**** DATASET EXTRACT
## src/rtl/twt_pkg.sv

```systemverilog
`default_nettype none

package twt_pkg;

	// character codes the tokenizer reacts to
	localparam logic [7:0] CH_AMP    = 8'h26;  // &
	localparam logic [7:0] CH_APOS   = 8'h27;  // '
	localparam logic [7:0] CH_DASH   = 8'h2D;  // -
	localparam logic [7:0] CH_UNDER  = 8'h5F;  // _
	localparam logic [7:0] CH_COLON  = 8'h3A;  // :
	localparam logic [7:0] CH_COMMA  = 8'h2C;  // ,
	localparam logic [7:0] CH_DOT    = 8'h2E;  // .
	localparam logic [7:0] CH_LBRACE = 8'h7B;  // {
	localparam logic [7:0] CH_RBRACE = 8'h7D;  // }
	localparam logic [7:0] CH_BSLASH = 8'h5C;  // backslash
	localparam logic [7:0] CH_STAR   = 8'h2A;  // *
	localparam logic [7:0] CH_PLUS   = 8'h2B;  // +
	localparam logic [7:0] CH_BANG   = 8'h21;  // !
	localparam logic [7:0] CH_QMARK  = 8'h3F;  // ?
	localparam logic [7:0] CH_DQUOTE = 8'h22;  // "
	localparam logic [7:0] CH_RPAREN = 8'h29;  // )
	localparam logic [7:0] CH_RBRACK = 8'h5D;  // ]
	localparam logic [7:0] CH_SPACE  = 8'h20;
	localparam logic [7:0] CH_TAB    = 8'h09;
	localparam logic [7:0] CH_CR     = 8'h0D;

	// config register indexes
	localparam int unsigned CFG_IDX_BITS = 1;
	localparam logic [CFG_IDX_BITS-1:0] CFG_WILDCARD  = 1'b0;
	localparam logic [CFG_IDX_BITS-1:0] CFG_PARAGRAPH = 1'b1;
	localparam int unsigned CFG_DATA_BITS = 32;

	// error codes
	localparam logic [1:0] ERR_NONE      = 2'd0;
	localparam logic [1:0] ERR_BAD_DIGIT = 2'd1;
	localparam logic [1:0] ERR_NO_COMMA  = 2'd2;

	// front-to-back queue
	localparam int unsigned QUEUE_DEPTH = 4;
	localparam int unsigned QPTR_BITS   = 2;

	// byte classes worked out in the front
	typedef struct packed {
		logic dig;       // 0-9
		logic alnum;     // letter or digit
		logic dot;
		logic comma;
		logic colon;
		logic bslash;
		logic lbrace;
		logic rbrace;
		logic wild;      // . \ * + ? {
		logic bang_q;    // ! or ?
		logic closer;    // ends a sentence after a dot
		logic gen_punct; // & ' - _
	} twt_class_t;

	typedef struct packed {
		logic [7:0] data;
		logic       last;
		twt_class_t cls;
	} twt_word_t;

endpackage

`default_nettype wire

```

## src/rtl/twt_front.sv

```systemverilog
`default_nettype none

module twt_front import twt_pkg::*; (
	input  wire logic       in_valid,
	input  wire logic [7:0] in_byte,
	input  wire logic       last_byte,
	output logic            in_stall,
	input  wire logic       q_full,
	output logic            push,
	output twt_word_t       push_word
);

	twt_class_t cls;

	always_comb begin
		cls.dig       = (in_byte inside {["0":"9"]});
		cls.alnum     = (in_byte inside {["0":"9"], ["A":"Z"], ["a":"z"]});
		cls.dot       = (in_byte == CH_DOT);
		cls.comma     = (in_byte == CH_COMMA);
		cls.colon     = (in_byte == CH_COLON);
		cls.bslash    = (in_byte == CH_BSLASH);
		cls.lbrace    = (in_byte == CH_LBRACE);
		cls.rbrace    = (in_byte == CH_RBRACE);
		cls.wild      = (in_byte inside {CH_DOT, CH_BSLASH, CH_STAR, CH_PLUS, CH_QMARK,
			CH_LBRACE});
		cls.bang_q    = (in_byte inside {CH_BANG, CH_QMARK});
		cls.closer    = (in_byte inside {CH_DQUOTE, CH_APOS, CH_RPAREN, CH_RBRACK, CH_RBRACE,
			CH_SPACE, [CH_TAB:CH_CR]});
		cls.gen_punct = (in_byte inside {CH_AMP, CH_APOS, CH_DASH, CH_UNDER});
	end

	assign in_stall       = q_full;
	assign push           = in_valid && !q_full;
	assign push_word.data = in_byte;
	assign push_word.last = last_byte;
	assign push_word.cls  = cls;

endmodule

`default_nettype wire

```

## src/rtl/twt_queue.sv

```systemverilog
`default_nettype none

module twt_queue import twt_pkg::*; (
	input  wire logic       clk,
	input  wire logic       arst_n,
	input  wire logic       push,
	input  wire twt_word_t  push_word,
	output logic            full,
	input  wire logic       pop,
	output twt_word_t       pop_word,
	output logic            empty
);

	twt_word_t            mem_q [QUEUE_DEPTH];
	logic [QPTR_BITS-1:0] wr_ptr_q;
	logic [QPTR_BITS-1:0] rd_ptr_q;
	logic [QPTR_BITS:0]   fill_q;

	assign full     = (fill_q == (QPTR_BITS+1)'(QUEUE_DEPTH));
	assign empty    = (fill_q == '0);
	assign pop_word = mem_q[rd_ptr_q];

	always_ff @(posedge clk) begin
		if (push) begin
			mem_q[wr_ptr_q] <= push_word;
		end
	end

	always_ff @(posedge clk or negedge arst_n) begin
		if (!arst_n) begin
			wr_ptr_q <= '0;
			rd_ptr_q <= '0;
			fill_q   <= '0;
		end else begin
			if (push) begin
				wr_ptr_q <= wr_ptr_q + QPTR_BITS'(1);
			end
			if (pop) begin
				rd_ptr_q <= rd_ptr_q + QPTR_BITS'(1);
			end
			case ({push, pop})
				2'b10:   fill_q <= fill_q + (QPTR_BITS+1)'(1);
				2'b01:   fill_q <= fill_q - (QPTR_BITS+1)'(1);
				default: fill_q <= fill_q;
			endcase
		end
	end

endmodule

`default_nettype wire

```

## src/rtl/twt_back.sv

```systemverilog
`default_nettype none

module twt_back import twt_pkg::*; #(
	parameter int unsigned COUNT_BITS = 32
) (
	input  wire logic                     clk,
	input  wire logic                     arst_n,
	input  wire logic                     cfg_write,
	input  wire logic [CFG_IDX_BITS-1:0]  cfg_index,
	input  wire logic [CFG_DATA_BITS-1:0] cfg_data,
	input  wire logic                     q_empty,
	input  wire twt_word_t                q_word,
	output logic                          q_pop,
	output logic                          out_valid,
	input  wire logic                     out_stall,
	output logic [7:0]                    out_byte,
	output logic                          appended,
	output logic                          token_done,
	output logic [31:0]                   token_number,
	output logic [31:0]                   sentence_number,
	output logic [31:0]                   paragraph_out,
	output logic [1:0]                    error_code
);

	typedef enum logic [1:0] {KIND_GENERIC, KIND_INTEGER, KIND_DECIMAL, KIND_TIME} kind_t;
	typedef enum logic [1:0] {PH_OUT, PH_FIRST, PH_SECOND} phase_t;

	logic                  wildcard_q;
	logic [31:0]           paragraph_q;

	logic                  open_q, n_open;
	kind_t                 kind_q, n_kind, kind_c;
	logic                  esc_q, n_esc;
	logic                  awd_q, n_awd;
	phase_t                phase_q, n_phase;
	logic                  seen_q, n_seen;
	logic                  dot_q, n_dot;
	logic                  failed_q, n_failed;
	logic [COUNT_BITS-1:0] tok_cnt_q, n_tok_cnt;
	logic [COUNT_BITS-1:0] sent_cnt_q, n_sent_cnt;

	logic                  c_app, c_done, c_proc, c_cont;
	logic [1:0]            c_err;
	logic [COUNT_BITS-1:0] c_tok_rep, c_sent_rep;

	logic                  out_valid_q;
	logic [7:0]            byte_q;
	logic                  app_q, done_q;
	logic [31:0]           tok_q, sent_q, para_q;
	logic [1:0]            err_q;

	twt_class_t c;
	assign c = q_word.cls;

	assign q_pop = !q_empty && (!out_valid_q || !out_stall);

	always_comb begin
		n_open     = open_q;
		n_kind     = kind_q;
		n_esc      = esc_q;
		n_awd      = awd_q;
		n_phase    = phase_q;
		n_seen     = seen_q;
		n_dot      = dot_q;
		n_failed   = failed_q;
		n_tok_cnt  = tok_cnt_q;
		n_sent_cnt = sent_cnt_q;
		c_app      = 1'b0;
		c_done     = 1'b0;
		c_proc     = 1'b1;
		c_err      = ERR_NONE;
		c_cont     = 1'b0;
		kind_c     = kind_q;
		c_tok_rep  = tok_cnt_q;
		c_sent_rep = sent_cnt_q;

		if (failed_q) begin
			c_proc = 1'b0;
		end else begin
			if (dot_q) begin
				n_dot = 1'b0;
				if (c.closer) begin
					n_sent_cnt = n_sent_cnt + COUNT_BITS'(1);
				end
			end

			case (phase_q)
				PH_FIRST: begin
					c_proc = 1'b0;
					if (seen_q && c.comma) begin
						n_phase = PH_SECOND;
						n_seen  = 1'b0;
					end else if (!c.dig) begin
						c_err = ERR_BAD_DIGIT;
					end else begin
						n_seen = 1'b1;
						if (q_word.last) begin
							c_err = ERR_NO_COMMA;
						end
					end
				end
				PH_SECOND: begin
					if (c.rbrace) begin
						if (seen_q) begin
							n_phase = PH_OUT;
						end else begin
							c_err = ERR_BAD_DIGIT;
						end
					end else begin
						c_proc = 1'b0;
						if (!c.dig) begin
							c_err = ERR_BAD_DIGIT;
						end else begin
							n_seen = 1'b1;
						end
					end
				end
				default: begin
					if (wildcard_q) begin
						if (c.wild) begin
							if (esc_q) begin
								n_esc = 1'b0;
								n_awd = 1'b0;
							end else if (c.dot) begin
								n_awd = 1'b1;
							end else if (c.bslash) begin
								n_esc = 1'b1;
							end else if (c.lbrace && awd_q) begin
								n_phase = PH_FIRST;
								n_seen  = 1'b0;
								c_proc  = 1'b0;
								if (q_word.last) begin
									c_err = ERR_NO_COMMA;
								end
							end
						end else begin
							n_awd = 1'b0;
						end
					end
				end
			endcase

			if (c_err != ERR_NONE) begin
				c_proc   = 1'b0;
				n_open   = 1'b0;
				n_kind   = KIND_GENERIC;
				n_failed = 1'b1;
			end

			if (c_proc) begin
				if (!open_q) begin
					if (c.alnum) begin
						n_open = 1'b1;
						c_app  = 1'b1;
						n_kind = c.dig ? KIND_INTEGER : KIND_GENERIC;
					end
				end else begin
					// an integer is reclassified by its first non-digit
					if (kind_q == KIND_INTEGER) begin
						if (c.comma || c.dot) begin
							kind_c = KIND_DECIMAL;
						end else if (c.colon) begin
							kind_c = KIND_TIME;
						end else if (!c.dig) begin
							kind_c = KIND_GENERIC;
						end
					end
					case (kind_c)
						KIND_DECIMAL: c_cont = c.dig || c.dot || c.comma;
						KIND_TIME:    c_cont = c.dig || c.colon;
						default:      c_cont = c.alnum || c.gen_punct;
					endcase
					n_kind = kind_c;
					if (c_cont) begin
						c_app = 1'b1;
					end else begin
						c_done = 1'b1;
					end
				end
				if (c_done) begin
					c_tok_rep  = n_tok_cnt;
					c_sent_rep = n_sent_cnt;
					n_tok_cnt  = n_tok_cnt + COUNT_BITS'(1);
					n_open     = 1'b0;
					n_kind     = KIND_GENERIC;
				end
				if (!wildcard_q) begin
					if (c.dot && !q_word.last) begin
						n_dot = 1'b1;
					end else if (c.bang_q) begin
						n_sent_cnt = n_sent_cnt + COUNT_BITS'(1);
					end
				end
			end

			if (q_word.last && n_open) begin
				c_done     = 1'b1;
				c_tok_rep  = n_tok_cnt;
				c_sent_rep = n_sent_cnt;
				n_tok_cnt  = n_tok_cnt + COUNT_BITS'(1);
			end
		end

		if (!c_done) begin
			c_tok_rep  = n_tok_cnt;
			c_sent_rep = n_sent_cnt;
		end

		if (q_word.last) begin
			n_open   = 1'b0;
			n_kind   = KIND_GENERIC;
			n_esc    = 1'b0;
			n_awd    = 1'b0;
			n_phase  = PH_OUT;
			n_seen   = 1'b0;
			n_dot    = 1'b0;
			n_failed = 1'b0;
		end
	end

	always_ff @(posedge clk or negedge arst_n) begin
		if (!arst_n) begin
			wildcard_q  <= 1'b0;
			paragraph_q <= '0;
			open_q      <= 1'b0;
			kind_q      <= KIND_GENERIC;
			esc_q       <= 1'b0;
			awd_q       <= 1'b0;
			phase_q     <= PH_OUT;
			seen_q      <= 1'b0;
			dot_q       <= 1'b0;
			failed_q    <= 1'b0;
			tok_cnt_q   <= '0;
			sent_cnt_q  <= '0;
			out_valid_q <= 1'b0;
		end else begin
			if (cfg_write) begin
				case (cfg_index)
					CFG_WILDCARD:  wildcard_q  <= cfg_data[0];
					CFG_PARAGRAPH: paragraph_q <= cfg_data;
					default:       ;
				endcase
			end
			if (q_pop) begin
				open_q      <= n_open;
				kind_q      <= n_kind;
				esc_q       <= n_esc;
				awd_q       <= n_awd;
				phase_q     <= n_phase;
				seen_q      <= n_seen;
				dot_q       <= n_dot;
				failed_q    <= n_failed;
				tok_cnt_q   <= n_tok_cnt;
				sent_cnt_q  <= n_sent_cnt;
				out_valid_q <= 1'b1;
			end else if (!out_stall) begin
				out_valid_q <= 1'b0;
			end
		end
	end

	always_ff @(posedge clk) begin
		if (q_pop) begin
			byte_q <= q_word.data;
			app_q  <= c_app;
			done_q <= c_done;
			tok_q  <= 32'(c_tok_rep);
			sent_q <= 32'(c_sent_rep);
			para_q <= paragraph_q;
			err_q  <= c_err;
		end
	end

	assign out_valid       = out_valid_q;
	assign out_byte        = byte_q;
	assign appended        = app_q;
	assign token_done      = done_q;
	assign token_number    = tok_q;
	assign sentence_number = sent_q;
	assign paragraph_out   = para_q;
	assign error_code      = err_q;

endmodule

`default_nettype wire

```

## src/rtl/text_word_tokenizer.sv

```systemverilog
`default_nettype none

// Word tokenizer for Latin text, one byte per word on the input channel and
// one result word per input byte on the output channel. Throughput is one byte
// per clock sustained while the output is not stalled; a byte taken on the
// input is written into the queue, then loaded into the output register when
// the back end pops it, held while stalled. The figure is set by the
// per-byte token/sentence/quantifier update in the back end, which reads and
// writes its state once per byte. The front classifies each byte and pushes
// it into a four-deep queue, so input and output stall independently; the
// output is a register that keeps taking bytes while a result is not stalled.
// Config (wildcard_mode at index 0, paragraph_number at index 1) may only be
// written while no byte is in flight. Token and sentence counts are COUNT_BITS
// wide, wrap, and are reported in their low 32 bits.

module text_word_tokenizer import twt_pkg::*; #(
	parameter int unsigned COUNT_BITS = 32
) (
	input  wire logic                     clk,
	input  wire logic                     arst_n,
	// config write port
	input  wire logic                     cfg_write,
	input  wire logic [CFG_IDX_BITS-1:0]  cfg_index,
	input  wire logic [CFG_DATA_BITS-1:0] cfg_data,
	// input channel
	input  wire logic                     in_valid,
	output logic                          in_stall,
	input  wire logic [7:0]               in_byte,
	input  wire logic                     last_byte,
	// output channel
	output logic                          out_valid,
	input  wire logic                     out_stall,
	output logic [7:0]                    out_byte,
	output logic                          appended,
	output logic                          token_done,
	output logic [31:0]                   token_number,
	output logic [31:0]                   sentence_number,
	output logic [31:0]                   paragraph_out,
	output logic [1:0]                    error_code
);

	logic      q_full, q_empty, q_push, q_pop;
	twt_word_t push_word, pop_word;

	// front: handshake and byte classes
	twt_front u_front (
		.in_valid  (in_valid),
		.in_byte   (in_byte),
		.last_byte (last_byte),
		.in_stall  (in_stall),
		.q_full    (q_full),
		.push      (q_push),
		.push_word (push_word)
	);

	// decouples input acceptance from output stalls
	twt_queue u_queue (
		.clk       (clk),
		.arst_n    (arst_n),
		.push      (q_push),
		.push_word (push_word),
		.full      (q_full),
		.pop       (q_pop),
		.pop_word  (pop_word),
		.empty     (q_empty)
	);

	// back: token state, counters, output register
	twt_back #(
		.COUNT_BITS (COUNT_BITS)
	) u_back (
		.clk             (clk),
		.arst_n          (arst_n),
		.cfg_write       (cfg_write),
		.cfg_index       (cfg_index),
		.cfg_data        (cfg_data),
		.q_empty         (q_empty),
		.q_word          (pop_word),
		.q_pop           (q_pop),
		.out_valid       (out_valid),
		.out_stall       (out_stall),
		.out_byte        (out_byte),
		.appended        (appended),
		.token_done      (token_done),
		.token_number    (token_number),
		.sentence_number (sentence_number),
		.paragraph_out   (paragraph_out),
		.error_code      (error_code)
	);

endmodule

`default_nettype wire

```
********
-- TASK DIRECTIONS --
Answer with one number only: how many lines in the data contain the word "into"?

-- YOUR RESPONSE --
2